Rationale: In the US, perampanel is approved for the treatment of FOS in patients aged ≥ 4 years (adjunctive/monotherapy) and GTCS in patients aged ≥ 12 years (adjunctive). ELEVATE (Study 410; NCT03288129) was a multicenter, open-label, Phase IV study of perampanel monotherapy or first adjunctive therapy in patients aged ≥ 4 years with FOS, with/without focal to bilateral tonic-clonic seizures (FBTCS), or GTCS. We present interim efficacy and safety results from ELEVATE by seizure type and patient age (18−64 and > 64 years).

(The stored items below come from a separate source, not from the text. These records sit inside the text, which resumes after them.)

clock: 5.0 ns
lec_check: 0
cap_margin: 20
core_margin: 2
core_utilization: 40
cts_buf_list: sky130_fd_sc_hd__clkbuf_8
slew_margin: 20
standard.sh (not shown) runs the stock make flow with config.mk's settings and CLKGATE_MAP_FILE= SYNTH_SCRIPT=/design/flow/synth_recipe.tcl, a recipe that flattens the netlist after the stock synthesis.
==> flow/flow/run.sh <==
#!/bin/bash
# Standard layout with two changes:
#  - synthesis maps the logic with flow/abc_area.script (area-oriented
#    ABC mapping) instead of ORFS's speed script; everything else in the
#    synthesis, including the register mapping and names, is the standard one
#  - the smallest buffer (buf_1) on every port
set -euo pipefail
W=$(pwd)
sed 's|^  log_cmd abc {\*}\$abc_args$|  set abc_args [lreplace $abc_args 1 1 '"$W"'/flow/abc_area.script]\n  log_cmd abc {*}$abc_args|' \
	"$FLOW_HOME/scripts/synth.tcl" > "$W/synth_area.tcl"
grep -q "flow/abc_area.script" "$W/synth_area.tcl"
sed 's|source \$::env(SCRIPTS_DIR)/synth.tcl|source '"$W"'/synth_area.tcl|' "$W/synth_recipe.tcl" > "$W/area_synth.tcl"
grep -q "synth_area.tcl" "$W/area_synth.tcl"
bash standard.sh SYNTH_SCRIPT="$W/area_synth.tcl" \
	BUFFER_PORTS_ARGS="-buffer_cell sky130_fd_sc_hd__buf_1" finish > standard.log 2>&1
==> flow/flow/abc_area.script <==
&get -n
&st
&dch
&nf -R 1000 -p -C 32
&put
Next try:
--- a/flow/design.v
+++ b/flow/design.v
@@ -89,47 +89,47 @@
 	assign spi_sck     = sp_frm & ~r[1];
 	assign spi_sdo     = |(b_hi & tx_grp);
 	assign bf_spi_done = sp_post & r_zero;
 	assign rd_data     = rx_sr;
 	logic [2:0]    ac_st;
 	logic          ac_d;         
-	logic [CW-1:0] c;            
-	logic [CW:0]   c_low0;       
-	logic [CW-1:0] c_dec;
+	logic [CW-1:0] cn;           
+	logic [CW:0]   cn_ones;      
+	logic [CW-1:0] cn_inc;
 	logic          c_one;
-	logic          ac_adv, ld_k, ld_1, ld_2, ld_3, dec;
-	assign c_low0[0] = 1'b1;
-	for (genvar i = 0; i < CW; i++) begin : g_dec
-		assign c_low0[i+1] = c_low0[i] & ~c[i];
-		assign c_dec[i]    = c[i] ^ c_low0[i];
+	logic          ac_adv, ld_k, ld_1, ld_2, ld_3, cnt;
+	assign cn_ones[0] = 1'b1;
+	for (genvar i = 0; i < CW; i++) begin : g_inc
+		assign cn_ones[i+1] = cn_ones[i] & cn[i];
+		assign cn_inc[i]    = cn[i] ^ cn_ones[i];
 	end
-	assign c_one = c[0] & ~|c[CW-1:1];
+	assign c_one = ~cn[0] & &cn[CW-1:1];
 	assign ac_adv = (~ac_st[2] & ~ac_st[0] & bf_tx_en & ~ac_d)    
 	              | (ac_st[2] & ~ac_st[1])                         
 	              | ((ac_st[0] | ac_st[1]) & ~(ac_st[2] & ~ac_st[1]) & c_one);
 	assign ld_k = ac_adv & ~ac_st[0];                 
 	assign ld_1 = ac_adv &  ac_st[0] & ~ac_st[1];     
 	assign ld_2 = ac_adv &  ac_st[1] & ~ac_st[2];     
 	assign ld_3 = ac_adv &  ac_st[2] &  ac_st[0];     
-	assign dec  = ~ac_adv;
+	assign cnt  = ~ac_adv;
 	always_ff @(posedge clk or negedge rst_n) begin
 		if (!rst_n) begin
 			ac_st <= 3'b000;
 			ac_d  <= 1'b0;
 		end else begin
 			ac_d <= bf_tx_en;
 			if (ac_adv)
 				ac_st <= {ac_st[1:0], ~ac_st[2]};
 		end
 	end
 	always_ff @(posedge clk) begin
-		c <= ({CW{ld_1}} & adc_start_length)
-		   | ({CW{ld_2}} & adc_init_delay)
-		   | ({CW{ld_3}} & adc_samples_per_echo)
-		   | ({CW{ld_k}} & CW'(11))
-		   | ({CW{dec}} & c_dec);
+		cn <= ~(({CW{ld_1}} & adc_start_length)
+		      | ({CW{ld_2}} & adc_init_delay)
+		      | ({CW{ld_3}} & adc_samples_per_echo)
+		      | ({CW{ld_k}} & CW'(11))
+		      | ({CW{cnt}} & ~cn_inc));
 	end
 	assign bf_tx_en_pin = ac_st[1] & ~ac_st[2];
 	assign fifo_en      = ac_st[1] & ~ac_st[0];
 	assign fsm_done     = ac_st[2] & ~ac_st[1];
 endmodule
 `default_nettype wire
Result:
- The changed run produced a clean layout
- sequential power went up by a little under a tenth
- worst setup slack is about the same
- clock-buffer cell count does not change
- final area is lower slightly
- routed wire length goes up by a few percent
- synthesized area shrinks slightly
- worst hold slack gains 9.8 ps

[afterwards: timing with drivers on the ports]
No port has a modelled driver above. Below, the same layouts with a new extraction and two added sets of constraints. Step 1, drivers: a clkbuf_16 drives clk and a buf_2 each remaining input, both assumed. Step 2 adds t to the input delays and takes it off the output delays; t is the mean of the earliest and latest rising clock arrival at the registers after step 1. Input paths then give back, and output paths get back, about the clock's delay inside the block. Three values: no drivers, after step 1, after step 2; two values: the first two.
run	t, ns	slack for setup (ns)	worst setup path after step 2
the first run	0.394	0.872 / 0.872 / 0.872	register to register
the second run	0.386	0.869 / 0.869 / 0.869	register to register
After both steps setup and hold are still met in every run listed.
Source: an optimization exercise on an open RTL-to-GDS flow (aim: small area, a short achievable clock period and few clock cycles). Production flows keep margins and buffers that such runs may drop.
At most, simulation tests tie the RTL to the original design; equivalence was not proved.
Function not checked in runs 2, 3, 5 and 6: the RTL went through the layout flow alone.
No activity file was given, so power comes from the tool's default toggle rates.

File: design/flow/run.sh
#!/bin/bash
# synth_recipe.tcl (not shown) runs the flow's synth.tcl, then flattens the netlist and writes it again
# the make line also repeats each setting of config.mk as NAME=value (left out here)
make -C /OpenROAD-flow-scripts/flow DESIGN_CONFIG=/design/flow/config.mk WORK_HOME=/design/flow/orfs CLKGATE_MAP_FILE= SYNTH_SCRIPT=/design/flow/synth_recipe.tcl finish
File: design/flow/config.mk
export PLATFORM = sky130hd
export DESIGN_NAME = sched_top
export DESIGN_NICKNAME = sched_top
export VERILOG_FILES = /design/flow/design.v
export SDC_FILE = /design/flow/constraint.sdc
export NUM_CORES = 4
export LEC_CHECK = 0
export CAP_MARGIN = 20
export CORE_MARGIN = 2
export CORE_UTILIZATION = 40
export SLEW_MARGIN = 20
File: design/flow/constraint.sdc
create_clock -name core_clock -period 7.0 [get_ports {clk}]
set_input_delay 1.4000 -clock core_clock [delete_from_list [all_inputs] [get_ports {clk}]]
set_output_delay 1.4000 -clock core_clock [all_outputs]
set_load 0.01 [all_outputs]
File: design/flow/design.v
package sched_pkg;
    typedef enum logic [3:0] {
        OP_ADD  = 4'h0,
        OP_SUB  = 4'h1,
        OP_AND  = 4'h2,
        OP_XOR  = 4'h3,
        OP_ADDI = 4'h8,
        OP_LUI  = 4'h9                               
    } opcode_e;
    typedef struct packed {
        opcode_e                           opcode;
        logic [$clog2(8)-1:0]    rd;
        logic [$clog2(8)-1:0]    rs1;
        logic [$clog2(8)-1:0]    rs2;
        logic [2:0]                        spare;   
    } insn_reg_t;
    typedef struct packed {
        opcode_e                           opcode;
        logic [$clog2(8)-1:0]    rd;
        logic [$clog2(8)-1:0]    rs1;
        logic [5:0]                        imm;
    } insn_imm_t;
    typedef union packed {
        insn_reg_t r;
        insn_imm_t i;
    } insn_u;
    typedef struct packed {
        opcode_e                           opcode;
        logic [$clog2(8)-1:0]    rd;
        logic [$clog2(8)-1:0]    rs1;
        logic [$clog2(8)-1:0]    rs2;     
        logic [16-1:0]          imm;     
        logic                              is_imm;
        logic [8-1:0]           seq;
    } entry_t;
    typedef struct packed {
        logic [8-1:0]           seq;
        logic [$clog2(8)-1:0]    rd;
        logic [16-1:0]          value;
    } result_t;
endpackage
`timescale 1ns/1ps
module insn_decode (
    input  logic                              clk,
    input  logic                              rst,
    input  logic                              in_req,
    input  sched_pkg::insn_u                  in_insn,
    input  logic                              issue_en,
    input  logic [$clog2(8)-1:0] issue_tag,
    input  logic                              wb_en,
    input  logic [$clog2(8)-1:0] wb_tag,
    output logic                              in_ack,
    output logic                              w_en,
    output logic [$clog2(8)-1:0] w_row_index,
    output logic [8-1:0]         set_lines,
    output sched_pkg::entry_t                 payload
);
    localparam int TAG_W = $clog2(8);
    localparam int REG_W = $clog2(8);
    logic [8-1:0] busy;                    
    logic [8-1:0]    prod_valid;              
    logic [TAG_W-1:0]          prod_tag [8];  
    logic [8-1:0] readers [8];   
    logic [8-1:0]   seq_q;
    logic                      is_imm;
    logic                      use_rs1;
    logic                      use_rs2;
    logic [REG_W-1:0]          rd;
    logic [REG_W-1:0]          rs1;
    logic [REG_W-1:0]          rs2;
    logic                      entry_free;
    logic [TAG_W-1:0]          alloc_tag;
    logic [8-1:0] alloc_mask;
    logic [8-1:0] issue_mask;
    logic [8-1:0] wb_mask;
    logic [8-1:0] raw1_mask;
    logic [8-1:0] raw2_mask;
    logic [8-1:0] waw_mask;
    logic [8-1:0] war_mask;
    logic [8-1:0]    new_reads;               
    always_comb begin
        is_imm  = in_insn.r.opcode[3];                  
        use_rs1 = in_insn.r.opcode != sched_pkg::OP_LUI;
        use_rs2 = !is_imm;
        rd      = in_insn.r.rd;
        rs1     = in_insn.r.rs1;
        rs2     = is_imm ? '0 : in_insn.r.rs2;
        alloc_tag  = '0;
        entry_free = 1'b0;
        for (int e = 8 - 1; e >= 0; e--) begin
            if (!busy[e]) begin                         
                alloc_tag  = TAG_W'(e);
                entry_free = 1'b1;
            end
        end
        w_en        = in_req && !in_ack && entry_free;
        w_row_index = alloc_tag;
        alloc_mask  = 8'(1) << alloc_tag;
        issue_mask  = issue_en ? (8'(1) << issue_tag) : '0;
        wb_mask     = wb_en ? (8'(1) << wb_tag) : '0;
        raw1_mask = (use_rs1 && prod_valid[rs1]) ? (8'(1) << prod_tag[rs1]) : '0;
        raw2_mask = (use_rs2 && prod_valid[rs2]) ? (8'(1) << prod_tag[rs2]) : '0;
        waw_mask  = prod_valid[rd] ? (8'(1) << prod_tag[rd]) : '0;
        war_mask  = readers[rd] & ~issue_mask;          
        set_lines = (raw1_mask | raw2_mask | waw_mask | war_mask) & ~wb_mask;  
        for (int r = 0; r < 8; r++) begin
            new_reads[r] = w_en && ((use_rs1 && rs1 == REG_W'(r)) ||
                                    (use_rs2 && rs2 == REG_W'(r)));
        end
        payload.opcode = in_insn.r.opcode;
        payload.rd     = rd;
        payload.rs1    = rs1;
        payload.rs2    = rs2;
        payload.imm    = is_imm ? 16'(in_insn.i.imm) : '0;
        payload.is_imm = is_imm;
        payload.seq    = seq_q;
    end
    always_ff @(posedge clk) begin
        if (rst) begin
            in_ack     <= 1'b0;
            busy       <= '0;
            prod_valid <= '0;
            seq_q      <= '0;
            for (int r = 0; r < 8; r++) begin
                prod_tag[r] <= '0;
                readers[r]  <= '0;
            end
        end else begin
            if (w_en) begin
                in_ack <= 1'b1;
                seq_q  <= seq_q + 1'b1;
            end else if (in_ack && !in_req) begin
                in_ack <= 1'b0;                         
            end
            busy <= (busy & ~wb_mask) | (w_en ? alloc_mask : '0);
            for (int r = 0; r < 8; r++) begin
                readers[r] <= (readers[r] & ~issue_mask) | (new_reads[r] ? alloc_mask : '0);
                if (w_en && rd == REG_W'(r)) begin      
                    prod_valid[r] <= 1'b1;
                    prod_tag[r]   <= alloc_tag;
                end else if (wb_en && prod_tag[r] == wb_tag) begin
                    prod_valid[r] <= 1'b0;              
                end
            end
        end
    end
endmodule
What follows belongs to an exercise in optimizing a design on an open flow for small area and a short achievable clock period; a production flow would make more cautious choices. The RTL was checked by simulation tests, not by an equivalence proof against the original design. Power and IR drop assume default switching activity.

==> flow/design.v, too long to show whole: its modules and the start of the top module <==
// module csa_fa: 10 lines
// module csa_ha: 9 lines
// module csa_fx: 12 lines
// module csa_x2: 7 lines
// module csa_hn: 9 lines
// module csa_xn: 7 lines
// module filter_tap_loader: 20 lines
// module horizontal_filter: 984 lines
// module row_result_store: 38 lines
// module vertical_filter: 390 lines
// module conv_top: 56 lines
module conv_top (
	input  logic    clk,
	input  logic    rst_n,
	input  logic    filter_valid,
	input  logic    image_valid,
	input  conv_pkg::sample_t in_data,
	output logic    out_valid,
	output conv_pkg::result_t out_data
);
  // ...
==> flow/run.sh <==
#!/bin/bash
# synth_recipe.tcl (not shown) runs the flow's synth.tcl, then flattens the netlist and writes it again
# the make line also repeats each setting of config.mk as NAME=value (left out here)
make -C /OpenROAD-flow-scripts/flow DESIGN_CONFIG=/design/flow/config.mk WORK_HOME=/design/flow/orfs CLKGATE_MAP_FILE= SYNTH_SCRIPT=/design/flow/synth_recipe.tcl finish
==> flow/config.mk <==
export PLATFORM = sky130hd
export DESIGN_NAME = conv_top
export DESIGN_NICKNAME = conv_top
export VERILOG_FILES = /design/flow/design.v
export SDC_FILE = /design/flow/constraint.sdc
export NUM_CORES = 4
export LEC_CHECK = 0
export ABC_CLOCK_PERIOD_IN_PS = 2100
export CAP_MARGIN = 20
export CORE_MARGIN = 2
export CORE_UTILIZATION = 40
export CTS_BUF_LIST = sky130_fd_sc_hd__clkbuf_16
export CTS_CLUSTER_DIAMETER = 150
export CTS_CLUSTER_SIZE = 25
export SETUP_SLACK_MARGIN = 2.4
export SLEW_MARGIN = 20
export SYNTH_HIERARCHICAL = 1
==> flow/constraint.sdc <==
create_clock -name core_clock -period 4.5 [get_ports {clk}]
set_input_delay 0.9000 -clock core_clock [delete_from_list [all_inputs] [get_ports {clk}]]
set_output_delay 0.9000 -clock core_clock [all_outputs]
set_load 0.01 [all_outputs]
Source: an optimization exercise on an open RTL-to-GDS flow (aim: a short achievable clock period and few clock cycles per item). Production flows keep margins and buffers that such runs may drop. The RTL was checked by simulation tests, not by an equivalence proof against the original design. No driver is modelled on the clock port, so clocking that relies on it looks cheaper here than on a real chip. No activity file was given, so power comes from the tool's default toggle rates.

oak:
Design rmw_counter_pipe, start of the top module:
module rmw_counter_pipe #(
    parameter int unsigned AW = 8,
    parameter int unsigned DW = 16,
    parameter int unsigned IW = 8
) (
    input  logic          clk,
    input  logic          rst_n,
    input  logic          cmd_valid,
    output logic          cmd_ready,
    input  logic [1:0]    cmd_op,
    input  logic [AW-1:0] cmd_addr,
    input  logic [IW-1:0] cmd_inc,
    output logic          rsp_valid,
    output logic [1:0]    rsp_op,
    output logic [AW-1:0] rsp_addr,
    output logic [DW-1:0] rsp_data,
    output logic          rsp_sat
);
==> flow/config.mk <==
export PLATFORM = sky130hd
export DESIGN_NAME = rmw_counter_pipe
export DESIGN_NICKNAME = rmw_counter_pipe
export VERILOG_FILES = /design/flow/design.v
export SDC_FILE = /design/flow/constraint.sdc
export NUM_CORES = 4
export LEC_CHECK = 0
export ABC_CLOCK_PERIOD_IN_PS = 1500
export CAP_MARGIN = 20
export CORE_MARGIN = 2
export CORE_UTILIZATION = 45
export CTS_CLUSTER_DIAMETER = 150
export CTS_CLUSTER_SIZE = 30
export SETUP_SLACK_MARGIN = 2.5
export SLEW_MARGIN = 20
export SYNTH_MEMORY_MAX_BITS = 8192
==> flow/constraint.sdc <==
create_clock -name core_clock -period 4.4 [get_ports {clk}]
set_input_delay 0.8800 -clock core_clock [delete_from_list [all_inputs] [get_ports {clk}]]
set_output_delay 0.8800 -clock core_clock [all_outputs]
set_load 0.01 [all_outputs]
standard.sh (not shown) runs the stock make flow with config.mk's settings and CLKGATE_MAP_FILE= SYNTH_SCRIPT=/design/flow/synth_recipe.tcl, a recipe that flattens the netlist after the stock synthesis.
==> flow/flow/run.sh <==
#!/bin/bash
# Standard ORFS layout with two changes at clock tree synthesis (flow/pre_cts.tcl): before it,
# each output port's register is moved beside the port's buffer; right after the tree is built,
# its root buffer is removed so the clock port drives the four first-level buffers directly,
# and those buffers and the ones they drive become inverters (two inversions keep the polarity).
# Timing repair then runs on that tree as usual.
set -euo pipefail
W=$(cd "$(dirname "$0")/.." && pwd)
cd "$W"
export PRE_CTS_TCL="$W/flow/pre_cts.tcl"
bash standard.sh finish > "$W/standard.log" 2>&1
==> flow/flow/pre_cts.tcl <==
# Before clock tree synthesis: pull the output registers beside their port buffers. After
# ORFS's own clock_tree_synthesis call: remove the tree's root buffer and make the two levels
# below the port inverters, before the timing repair that follows it in cts.tcl.
source [file join [file dirname [info script]] root_fix.tcl]
source [file join [file dirname [info script]] out_regs.tcl]
my_pull_output_regs
detailed_placement
check_placement -verbose
rename clock_tree_synthesis my_orig_clock_tree_synthesis
proc clock_tree_synthesis { args } {
  uplevel 1 [list my_orig_clock_tree_synthesis {*}$args]
  my_remove_clock_root clk
  my_invert_top_levels clk sky130_fd_sc_hd__clkinv_16
  detailed_placement
  estimate_parasitics -placement
  report_clock_latency
}
Other scripts of this flow, unchanged in this note and not shown: flow/flow/out_regs.tcl, flow/flow/root_fix.tcl
oak: done, clean on timing, DRC and antenna
Testbench counts of oak, summed over its fixed seeds: cycles 24,032, items 24,000.
Input-level comparison between pine and oak:
-- flow/flow/pre_cts.tcl --
<<< oak, line 13
  my_invert_top_levels clk sky130_fd_sc_hd__clkinv_16
>>> pine, line 13
  my_invert_top_levels clk sky130_fd_sc_hd__inv_16
Notes after the runs:
Diff pine..oak | clock-pin slew on the worst setup and hold paths | negligible. The run showing the greater final worst slack is oak. Proportion of power drawn by flip-flops and latches essentially unchanged between oak and pine. Per the comparison of pine with oak, minimum clock period after layout increased 0.022 ns, worst hold slack picked up an extra 0.020 ns, total iterations of the first detailed-routing run shows a reduction of 2, overall power of the completed layout closely matched the old numbers. Across both runs, flop-to-flop setup slack was lower for pine than for oak. Delta (pine minus oak): met3 track demand over resource rose by 0.37 points; via count has remained practically unchanged. Between pine and oak, it is pine whose critical path arrival is lower, by 0.02 ns. Having completed the whole flow, pine delivered a layout that passed the timing, design-rule and antenna checks.

---

job 101:
rmw_counter_pipe, a different RTL version from the one above (not shown whole).
==> flow/config.mk <==
export PLATFORM = sky130hd
export DESIGN_NAME = rmw_counter_pipe
export DESIGN_NICKNAME = rmw_counter_pipe
export VERILOG_FILES = /design/flow/design.v
export SDC_FILE = /design/flow/constraint.sdc
export NUM_CORES = 4
export LEC_CHECK = 0
export ABC_CLOCK_PERIOD_IN_PS = 1500
export CAP_MARGIN = 20
export CORE_MARGIN = 2
export CORE_UTILIZATION = 45
export CTS_CLUSTER_DIAMETER = 150
export CTS_CLUSTER_SIZE = 30
export SETUP_SLACK_MARGIN = 2.5
export SLEW_MARGIN = 20
export SYNTH_MEMORY_MAX_BITS = 8192
==> flow/constraint.sdc <==
create_clock -name core_clock -period 4.4 [get_ports {clk}]
set_input_delay 0.8800 -clock core_clock [delete_from_list [all_inputs] [get_ports {clk}]]
set_output_delay 0.8800 -clock core_clock [all_outputs]
set_load 0.01 [all_outputs]
==> flow/flow/run.sh <==
#!/bin/bash
# Standard ORFS layout with two changes at clock tree synthesis (flow/pre_cts.tcl): before it,
# each output port's register is moved beside the port's buffer; right after the tree is built,
# its root buffer is removed so the clock port drives the four first-level buffers directly.
# Timing repair then runs on that tree as usual.
set -euo pipefail
W=$(cd "$(dirname "$0")/.." && pwd)
cd "$W"
export PRE_CTS_TCL="$W/flow/pre_cts.tcl"
bash standard.sh finish > "$W/standard.log" 2>&1
==> flow/flow/pre_cts.tcl <==
# Before clock tree synthesis: pull the output registers beside their port buffers. After
# ORFS's own clock_tree_synthesis call: remove the tree's root buffer before the timing repair
# that follows it in cts.tcl.
source [file join [file dirname [info script]] root_fix.tcl]
source [file join [file dirname [info script]] out_regs.tcl]
my_pull_output_regs
detailed_placement
check_placement -verbose
rename clock_tree_synthesis my_orig_clock_tree_synthesis
proc clock_tree_synthesis { args } {
  uplevel 1 [list my_orig_clock_tree_synthesis {*}$args]
  my_remove_clock_root clk
  estimate_parasitics -placement
  report_clock_latency
}
==> flow/flow/root_fix.tcl <==
proc my_remove_clock_root { port } {
  set block [ord::get_db_block]
  set clk_net [[$block findBTerm $port] getNet]
  set root_iterms [$clk_net getITerms]
  if { [llength $root_iterms] != 1 } { return }
  set root [[lindex $root_iterms 0] getInst]
  set out_net ""
  foreach it [$root getITerms] {
    if { [$it isOutputSignal] } { set out_net [$it getNet] }
  }
  set loads {}
  foreach it [$out_net getITerms] {
    if { [$it getInst] != $root } { lappend loads $it }
  }
  puts "root buffer [$root getName] drives [llength $loads] pins"
  if { [llength $loads] > 4 } { return }
  set clk_name [$clk_net getName]
  set out_name [$out_net getName]
  foreach it $loads {
    set pin "[[$it getInst] getName]/[[$it getMTerm] getName]"
    disconnect_pin $out_name $pin
    connect_pin $clk_name $pin
  }
  delete_instance [$root getName]
  delete_net $out_name
  puts "removed root clock buffer; clock port now drives [llength $loads] buffers"
}
Other scripts of this flow, unchanged in this note and not shown: flow/flow/out_regs.tcl
Job 101 went all the way through synthesis, placement and routing and the layout is clean on timing, DRC and antenna.
Testbench counts of job 101, summed over its fixed seeds: cycles 24,032, items 24,000.
For job 102, these inputs were changed with respect to job 101:
==> flow/flow/run.sh <==
#!/bin/bash
# Standard ORFS layout with two changes at clock tree synthesis (flow/pre_cts.tcl): before it,
# each output port's register is moved beside the port's buffer; right after the tree is built,
# its root buffer is removed so the clock port drives the four first-level buffers directly,
# and those buffers and the ones they drive become inverters (two inversions keep the polarity).
# Timing repair then runs on that tree as usual.
set -euo pipefail
W=$(cd "$(dirname "$0")/.." && pwd)
cd "$W"
export PRE_CTS_TCL="$W/flow/pre_cts.tcl"
bash standard.sh finish > "$W/standard.log" 2>&1
==> flow/flow/pre_cts.tcl <==
# Before clock tree synthesis: pull the output registers beside their port buffers. After
# ORFS's own clock_tree_synthesis call: remove the tree's root buffer and make the two levels
# below the port inverters, before the timing repair that follows it in cts.tcl.
source [file join [file dirname [info script]] root_fix.tcl]
source [file join [file dirname [info script]] out_regs.tcl]
my_pull_output_regs
detailed_placement
check_placement -verbose
rename clock_tree_synthesis my_orig_clock_tree_synthesis
proc clock_tree_synthesis { args } {
  uplevel 1 [list my_orig_clock_tree_synthesis {*}$args]
  my_remove_clock_root clk
  my_invert_top_levels clk sky130_fd_sc_hd__clkinv_16
  detailed_placement
  estimate_parasitics -placement
  report_clock_latency
}
diff --git a/flow/flow/root_fix.tcl b/flow/flow/root_fix.tcl
--- a/flow/flow/root_fix.tcl
+++ b/flow/flow/root_fix.tcl
@@ -26,2 +26,49 @@
   puts "removed root clock buffer; clock port now drives [llength $loads] buffers"
 }
+
+# Turn the two buffer levels below the clock port into inverters (the port-driven level and
+# the level it drives), which together keep the clock's polarity: an inverter is one stage
+# where a buffer is two. Done only when every load of the port-driven level is a buffer.
+proc my_invert_top_levels { port master } {
+  set block [ord::get_db_block]
+  set clk_net [[$block findBTerm $port] getNet]
+  set l1 {}
+  set l2 {}
+  foreach it [$clk_net getITerms] {
+    set inst [$it getInst]
+    if { ![string match "*clkbuf*" [[$inst getMaster] getName]] } { return }
+    lappend l1 $inst
+    set out [[$inst findITerm X] getNet]
+    if { $out == "NULL" } { return }
+    foreach lt [$out getITerms] {
+      set li [$lt getInst]
+      if { $li == $inst } { continue }
+      if { ![string match "*clkbuf*" [[$li getMaster] getName]] } { return }
+      if { [[$li findITerm X] getNet] == "NULL" } { return }
+      lappend l2 $li
+    }
+  }
+  set n 0
+  foreach inst [concat $l1 $l2] {
+    my_buf_to_inv [$inst getName] $master
+    incr n
+  }
+  puts "clock tree: $n buffers in the top two levels replaced by $master"
+}
+
+# Replace buffer name by an inverter of the given master, at the same place on the same nets.
+proc my_buf_to_inv { name master } {
+  set block [ord::get_db_block]
+  set inst [$block findInst $name]
+  set loc [$inst getLocation]
+  set in_name [[[$inst findITerm A] getNet] getName]
+  set out_name [[[$inst findITerm X] getNet] getName]
+  delete_instance $name
+  set new "${name}_inv"
+  make_instance $new $master
+  connect_pin $in_name $new/A
+  connect_pin $out_name $new/Y
+  set ni [$block findInst $new]
+  $ni setLocation [lindex $loc 0] [lindex $loc 1]
+  $ni setPlacementStatus PLACED
+}
[summary]
Taking job 101 as the reference, in job 102 setup slack of the most critical reg-to-reg path went up 0.02 ns; period utilization fell by 3.4 points; worst voltage drop across the vdd grid -14%; worst path arrival time climbed 1.13 ns; sequential share of layout area now sits at about the same level.
Diff job 101 -> job 102: post-cts sizing count went down by 11, overall routed net length now sits at about the same level, routed metal-1 wire length rose by 0.40%, internal power of the cells fell by 0.45 mW, total power draw roughly the same.
Final design area excluding fillers delta (job 101 -> job 102): insignificant

## afterwards: timing with drivers on the ports
The results above use ideal ports. As a check the final layouts listed here were re-extracted and re-timed, cells and wires unchanged.
Step 1: set_driving_cell puts a clkbuf_16 on clk and a buf_2 on each other input, an assumption about the parent block.
Step 2 times the ports against the registers' clock, not the clock port: input delays grow and output delays shrink by t, the midpoint of the rising clock arrivals with the driver on.
Slacks: no drivers / after step 1 / after step 2; pairs: no drivers / after step 1.
run | t, ns | setup WS [ns] | hold WS [ns] | clock arrival spread, ns
oak | 0.870 | 2.165 / 2.081 / 1.908 | 0.299 / -0.030 / 0.338 | 0.067 / 0.068
pine | 0.791 | 2.143 / 2.143 / 1.879 | 0.319 / 0.028 / 0.338 | 0.094 / 0.094
job 101 | 0.906 | 2.245 / 2.064 / 1.718 | 0.178 / 0.192 / 0.324 | 0.090 / 0.088
job 102 | 0.871 | 2.396 / 2.106 / 1.878 | 0.328 / 0.219 / 0.328 | 0.066 / 0.065
After both steps setup and hold are still met in every run listed. The setup slack of job 101, which loses most, moves by -0.181 ns with the drivers and by -0.527 ns with both steps.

Methods: The study consisted of Screening, Titration (≤ 13 weeks), Maintenance (39 weeks), and Follow-up (4 weeks) Periods. During Titration, patients received perampanel at 2 mg/day, which was titrated to 4 mg/day (dose increases [by 2 mg] based on response and tolerability; maximum, 12 mg/day). Perampanel dose increases were ≥ 2 weeks apart for patients on monotherapy or for those taking a non-enzyme-inducing anti-seizure medication (EIASM), and weekly (if needed) for those taking an EIASM. The primary endpoint was retention rate at 3, 6, 9, and 12 months. Secondary endpoints included seizure freedom (Maintenance Period) and safety. Exploratory endpoints included median percent reduction in seizure frequency/28 days and 50% responder rate during the Maintenance Period.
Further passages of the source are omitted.